==> inputs of v29 <==
==> flow/design.v <==
module convolve #(parameter KERNEL_SIZE = 9,
                  parameter DATA_WIDTH  = 8,
                  parameter KDATA_WIDTH = 8,
                  parameter ACTIVATION  = "RELU")
(
   input  logic                   clk,
   input  logic                   rst,
   input  logic                   en_convolve,
   input  logic [0:KERNEL_SIZE-1] [DATA_WIDTH-1:0] image,
   input  logic [0:KERNEL_SIZE-1][KDATA_WIDTH-1:0] kernel,  
   output logic  [DATA_WIDTH-1:0] feature_map,
   output logic                   feature_out
);
function [DATA_WIDTH-1:0] activation;
   input [DATA_WIDTH+KDATA_WIDTH+$clog2(KERNEL_SIZE)-1:0] weighted_inputs;
   begin
      case(ACTIVATION)
         "RELU": begin
            if (weighted_inputs[DATA_WIDTH+KDATA_WIDTH+$clog2(KERNEL_SIZE)-1]) activation = 0;  
            else activation = weighted_inputs[DATA_WIDTH+KDATA_WIDTH-2-1:KDATA_WIDTH-2];      
         end
         "SIGNUM": begin
            if (weighted_inputs[DATA_WIDTH+KDATA_WIDTH+$clog2(KERNEL_SIZE)-1]) activation = 0;  
            else activation = {DATA_WIDTH{1'b1}};
         end
         default: activation = 'h0;
      endcase
   end
endfunction
function [KDATA_WIDTH-1:0] twos_compl;
   input [KDATA_WIDTH-1:0] kernel;
   twos_compl = (~kernel) + 1;
endfunction
logic en_convolve_q;
logic [0:KERNEL_SIZE-1][DATA_WIDTH+KDATA_WIDTH-1:0] feat_mult_c;
logic [0:KERNEL_SIZE-1][DATA_WIDTH+KDATA_WIDTH-1:0] feat_mult_q;
logic [DATA_WIDTH+KDATA_WIDTH+$clog2(KERNEL_SIZE)-1:0] feature_map_c;
logic [0:KERNEL_SIZE-1][KDATA_WIDTH-1:0] kernel_abs;
always_comb begin
   for (int i=0;i<KERNEL_SIZE; i=i+1) begin
      kernel_abs[i] = kernel[i][KDATA_WIDTH-1] ? twos_compl(kernel[i]) : kernel[i];  
   end
end
always_comb begin
   feat_mult_c = 'h0;
   for (int i=0; i<KERNEL_SIZE; i=i+1) begin
      feat_mult_c[i][DATA_WIDTH+KDATA_WIDTH-1]     = kernel[i][KDATA_WIDTH-1];                 
      feat_mult_c[i][DATA_WIDTH+KDATA_WIDTH-2:0]   = image[i]*kernel_abs[i][KDATA_WIDTH-2:0];  
   end
end
always_comb begin
   feature_map_c = 'h0;
   for (int i=0; i<KERNEL_SIZE; i=i+1) begin
      feature_map_c = feat_mult_q[i][DATA_WIDTH+KDATA_WIDTH-1] ? feature_map_c - feat_mult_q[i][DATA_WIDTH+KDATA_WIDTH-2:0]:  
                                                                 feature_map_c + feat_mult_q[i][DATA_WIDTH+KDATA_WIDTH-2:0];   
   end
end
always_ff@(posedge clk) begin
   en_convolve_q <= en_convolve;
end
always_ff@(posedge clk, negedge rst) begin
   if (~rst) begin
      feat_mult_q <= 'h0;
      feature_map <= 'h0;
      feature_out <= 1'b0;
   end
   else begin
      if (en_convolve) begin
         feat_mult_q <= feat_mult_c;
      end
      if (en_convolve_q) begin
         feature_map <= activation(feature_map_c);  
         feature_out <= 1'b1;
      end else begin
         feature_map <= 'h0;
         feature_out <= 1'b0;
      end
   end
end
endmodule
module conv_layer # (parameter KERNEL_SIZE = 3,
                     parameter IMGCOL      = 8,
                     parameter IMGROW      = 8,
                     parameter DATA_WIDTH  = 8,
                     parameter KDATA_WIDTH = 8,
                     parameter ACTIVATION  = "RELU")
(
   input  logic                   clk,
   input  logic                   rst,
   input  logic [0:IMGROW-1][0:IMGCOL-1][DATA_WIDTH-1:0]  image,
   input  logic [0:KERNEL_SIZE-1][0:KERNEL_SIZE-1][KDATA_WIDTH-1:0] kernel,   
   output logic [0:IMGROW-KERNEL_SIZE][0:IMGCOL-KERNEL_SIZE][DATA_WIDTH-1:0]  conv_out,
   output logic                   layer_done_out
);
localparam PAD_SIZE = (KERNEL_SIZE-1)/2;
logic [0:KERNEL_SIZE*KERNEL_SIZE-1][DATA_WIDTH-1:0]  img_window;
logic [0:KERNEL_SIZE*KERNEL_SIZE-1][KDATA_WIDTH-1:0] ker_window;
logic [$clog2(IMGCOL)-1:0] col;
logic [$clog2(IMGROW+1)-1:0] row;
logic [$clog2(IMGCOL-KERNEL_SIZE):0] out_col;
logic [$clog2(IMGROW-KERNEL_SIZE):0] out_row;
logic en_convolve, layer_conv_done, feature_out;
logic [DATA_WIDTH-1:0]  activated_feature;
always_ff@(posedge clk or negedge rst) begin
   if (~rst) begin
      row <= 'h0;
      col <= 'h0;
      layer_conv_done <= 1'b0;
   end
   else begin
      if (row == IMGROW) begin
         row <= 'h0;
         col <= 'h0;
         layer_conv_done <= 1'b1;
      end else if (col==IMGCOL-1) begin
         row <= row+'h1;
         col <= 'h0;
      end else begin
         col <= col+'h1;
         layer_conv_done <= 1'b0;
      end
   end
end
assign layer_done_out = layer_conv_done;
always_comb begin
   for (int i=0; i<KERNEL_SIZE; i=i+1) begin  
      for (int j=0; j<KERNEL_SIZE; j=j+1) begin   
         ker_window[i*KERNEL_SIZE+j] = kernel[i][j];
      end
   end
end
always_ff@(posedge clk or negedge rst) begin
   if (~rst) begin
      img_window  <= 'h0;
      en_convolve <= 1'b0;
   end else begin
      if (row>PAD_SIZE-1 && row<IMGROW-PAD_SIZE &&   
          col>PAD_SIZE-1 && col<IMGCOL-PAD_SIZE)    
      begin
         en_convolve <= 1'b1;
         for (int i=0; i<KERNEL_SIZE; i=i+1) begin  
            for (int j=0; j<KERNEL_SIZE; j=j+1) begin   
               img_window[i*KERNEL_SIZE+j] <= image[row-PAD_SIZE+i][col-PAD_SIZE+j];
            end
         end
      end else begin
         en_convolve <= 1'b0;
         img_window  <= 'h0;
      end
   end
end
convolve #(
   .KERNEL_SIZE (KERNEL_SIZE*KERNEL_SIZE),
   .DATA_WIDTH  (DATA_WIDTH),
   .KDATA_WIDTH (KDATA_WIDTH),
   .ACTIVATION  (ACTIVATION)
) u_convolve (
   .clk          (clk),
   .rst          (rst),
   .en_convolve  (en_convolve),
   .image        (img_window),
   .kernel       (ker_window),
   .feature_map  (activated_feature),
   .feature_out  (feature_out)
);
always_ff@(posedge clk or negedge rst) begin
   if (~rst) begin
      out_row <= 'h0;
      out_col <= 'h0;
   end
   else if (feature_out || layer_conv_done) begin
      if (out_row == IMGROW-KERNEL_SIZE+1 || layer_conv_done) begin
         out_row <= 'h0;
         out_col <= 'h0;
      end else if (out_col==IMGCOL-KERNEL_SIZE) begin
         out_row <= out_row+'h1;
         out_col <= 'h0;
      end else begin
         out_col <= out_col+'h1;
      end
   end
end
always_ff@(posedge clk or negedge rst) begin
   if (~rst) begin
      conv_out <= 'h0;
   end else if (out_row <= IMGROW-KERNEL_SIZE && out_col <= IMGCOL-KERNEL_SIZE) begin
      conv_out[out_row][out_col] <= activated_feature;
   end
end
endmodule
module conv_top (
   input  logic         clk,
   input  logic         rst,
   input  logic [511:0] image,
   input  logic [71:0]  kernel,
   output logic [287:0] conv_out,
   output logic         layer_done_out
);
logic [0:7][0:7][7:0] image_a;
logic [0:2][0:2][7:0] kernel_a;
logic [0:5][0:5][7:0] conv_out_a;
always_comb begin
   for (int r=0; r<8; r++)
      for (int c=0; c<8; c++)
         image_a[r][c] = image[(r*8+c)*8 +: 8];
   for (int i=0; i<3; i++)
      for (int j=0; j<3; j++)
         kernel_a[i][j] = kernel[(i*3+j)*8 +: 8];
   for (int r=0; r<6; r++)
      for (int c=0; c<6; c++)
         conv_out[(r*6+c)*8 +: 8] = conv_out_a[r][c];
end
conv_layer #(
   .KERNEL_SIZE (3),
   .IMGCOL      (8),
   .IMGROW      (8),
   .DATA_WIDTH  (8),
   .KDATA_WIDTH (8),
   .ACTIVATION  ("RELU")
) u_conv_layer (
   .clk            (clk),
   .rst            (rst),
   .image          (image_a),
   .kernel         (kernel_a),
   .conv_out       (conv_out_a),
   .layer_done_out (layer_done_out)
);
endmodule
==> flow/run.sh <==
#!/bin/bash
# the make line also repeats each setting of config.mk as NAME=value (left out here)
make -C /OpenROAD-flow-scripts/flow DESIGN_CONFIG=/design/flow/config.mk WORK_HOME=/design/flow/orfs CLKGATE_MAP_FILE= finish
==> flow/config.mk <==
export PLATFORM = sky130hd
export DESIGN_NAME = conv_top
export DESIGN_NICKNAME = conv_top
export VERILOG_FILES = /design/flow/design.v
export SDC_FILE = /design/flow/constraint.sdc
export NUM_CORES = 4
export LEC_CHECK = 0
export CAP_MARGIN = 20
export CORE_MARGIN = 2
export CORE_UTILIZATION = 40
export PLACE_DENSITY = 0.6
export SLEW_MARGIN = 20
==> flow/constraint.sdc <==
create_clock -name core_clock -period 10.4 [get_ports {clk}]
set_input_delay 2.0800 -clock core_clock [delete_from_list [all_inputs] [get_ports {clk}]]
set_output_delay 2.0800 -clock core_clock [all_outputs]
set_load 0.01 [all_outputs]
==> v20 (differences from v29) <==
--- a/flow/config.mk
+++ b/flow/config.mk
@@ -8,5 +8,5 @@
 export CAP_MARGIN = 20
 export CORE_MARGIN = 2
-export CORE_UTILIZATION = 40
-export PLACE_DENSITY = 0.6
+export CORE_UTILIZATION = 58
+export SETUP_SLACK_MARGIN = 1.0
 export SLEW_MARGIN = 20
==> flow/constraint.sdc (replaced) <==
create_clock -name core_clock -period 6.62 [get_ports {clk}]
set_input_delay 1.3240 -clock core_clock [delete_from_list [all_inputs] [get_ports {clk}]]
set_output_delay 1.3240 -clock core_clock [all_outputs]
set_load 0.01 [all_outputs]
==> v15 (differences from v29) <==
--- a/flow/config.mk
+++ b/flow/config.mk
@@ -7,6 +7,12 @@
 export LEC_CHECK = 0
 export CAP_MARGIN = 20
+export CELL_PAD_IN_SITES_DETAIL_PLACEMENT = 0
+export CORE_ASPECT_RATIO = 1.29
 export CORE_MARGIN = 2
-export CORE_UTILIZATION = 40
-export PLACE_DENSITY = 0.6
+export CORE_UTILIZATION = 70
+export CTS_CLUSTER_SIZE = 59
+export GPL_ROUTABILITY_DRIVEN = 1
+export MAX_ROUTING_LAYER = met4
+export SETUP_SLACK_MARGIN = 0.27
 export SLEW_MARGIN = 20
+export TNS_END_PERCENT = 85
==> flow/constraint.sdc (replaced) <==
create_clock -name core_clock -period 9.84 [get_ports {clk}]
set_input_delay 1.9680 -clock core_clock [delete_from_list [all_inputs] [get_ports {clk}]]
set_output_delay 1.9680 -clock core_clock [all_outputs]
set_load 0.01 [all_outputs]
==> v6 (differences from v29) <==
--- a/flow/config.mk
+++ b/flow/config.mk
@@ -6,7 +6,11 @@
 export NUM_CORES = 4
 export LEC_CHECK = 0
-export CAP_MARGIN = 20
+export CAP_MARGIN = 5
 export CORE_MARGIN = 2
-export CORE_UTILIZATION = 40
-export PLACE_DENSITY = 0.6
+export CORE_UTILIZATION = 72
+export CTS_CLUSTER_DIAMETER = 363
+export CTS_CLUSTER_SIZE = 97
+export PLACE_DENSITY = 0.38
+export SETUP_SLACK_MARGIN = -0.52
 export SLEW_MARGIN = 20
+export TNS_END_PERCENT = 10
==> flow/constraint.sdc (replaced) <==
create_clock -name core_clock -period 5.31 [get_ports {clk}]
set_input_delay 1.0620 -clock core_clock [delete_from_list [all_inputs] [get_ports {clk}]]
set_output_delay 1.0620 -clock core_clock [all_outputs]
set_load 0.01 [all_outputs]
==> run summary <==
run results: Worst Hold Depth 1, WP depth 53, total negative slack -25090 ps, status failed layout checks, GRT overflow 0, Total GRT Usage 43.9%, final setup fails 8, layout check fault list negative setup slack, setup ws final -3150 ps, die height roughly 330 um
the above is filed under v20

==> run summary <==
run results: GRT overflow 0, Total GRT Usage 27.8%, total negative slack 0 ps, status no timing/DRC/antenna violations, die height 395 um, WP depth between 50 and 60, critical path class register to register, Worst Hold Depth 1, setup ws final roughly 570 ps, final worst path period need around 10000 ps
the above is filed under v29

==> run summary <==
run results: FP Core Util 72.8%, Adders+Majority by Area 20.1%, Commonest flop dfrtp_1, Total GRT Usage 82.8%, die height 295 um, Post-CTS Setup Repair Bufs 42, stop err [ERROR GRT-0116] Global routing finished with congestion. Check the congestion regions in the DRC Viewer., area fraction of the dominant cell type after synthesis 21.7%, Top area cell types dfrtp_1, mux4_2, ha_1, Area after DPL 78200 um2, Registers, synthesis 531, GRT busiest layer met2, Synth async-reset ratio 99.8%, dpl ws -4990 ps, GRT overflow 856, status did not finish, Yosys top cell by instances nand2_1, Halt Stage 5_1_grt
the above is filed under v6

==> run summary <==
run results: post-cts sizing count 122, Halt Stage 5_1_grt, TritonCTS Sinks 531, Registers, synthesis 531, status did not finish, Cells after Synth roughly 6200, Commonest flop dfrtp_1, stop err [ERROR GRT-0232] Routing congestion too high. Check the congestion heatmap in the GUI., TritonCTS Buffers 55, M3 GR Usage 60.0%, GRT overflow 136, yosys stat cell total 6222, Port-buffer cells 874, Total GRT Usage between 70% and 80%
the above is filed under v15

**Brief:** Would you state how many lines in the listing above contain the word "IMGROW"? Reply with the number and no other words.

**Answer to this task:** 10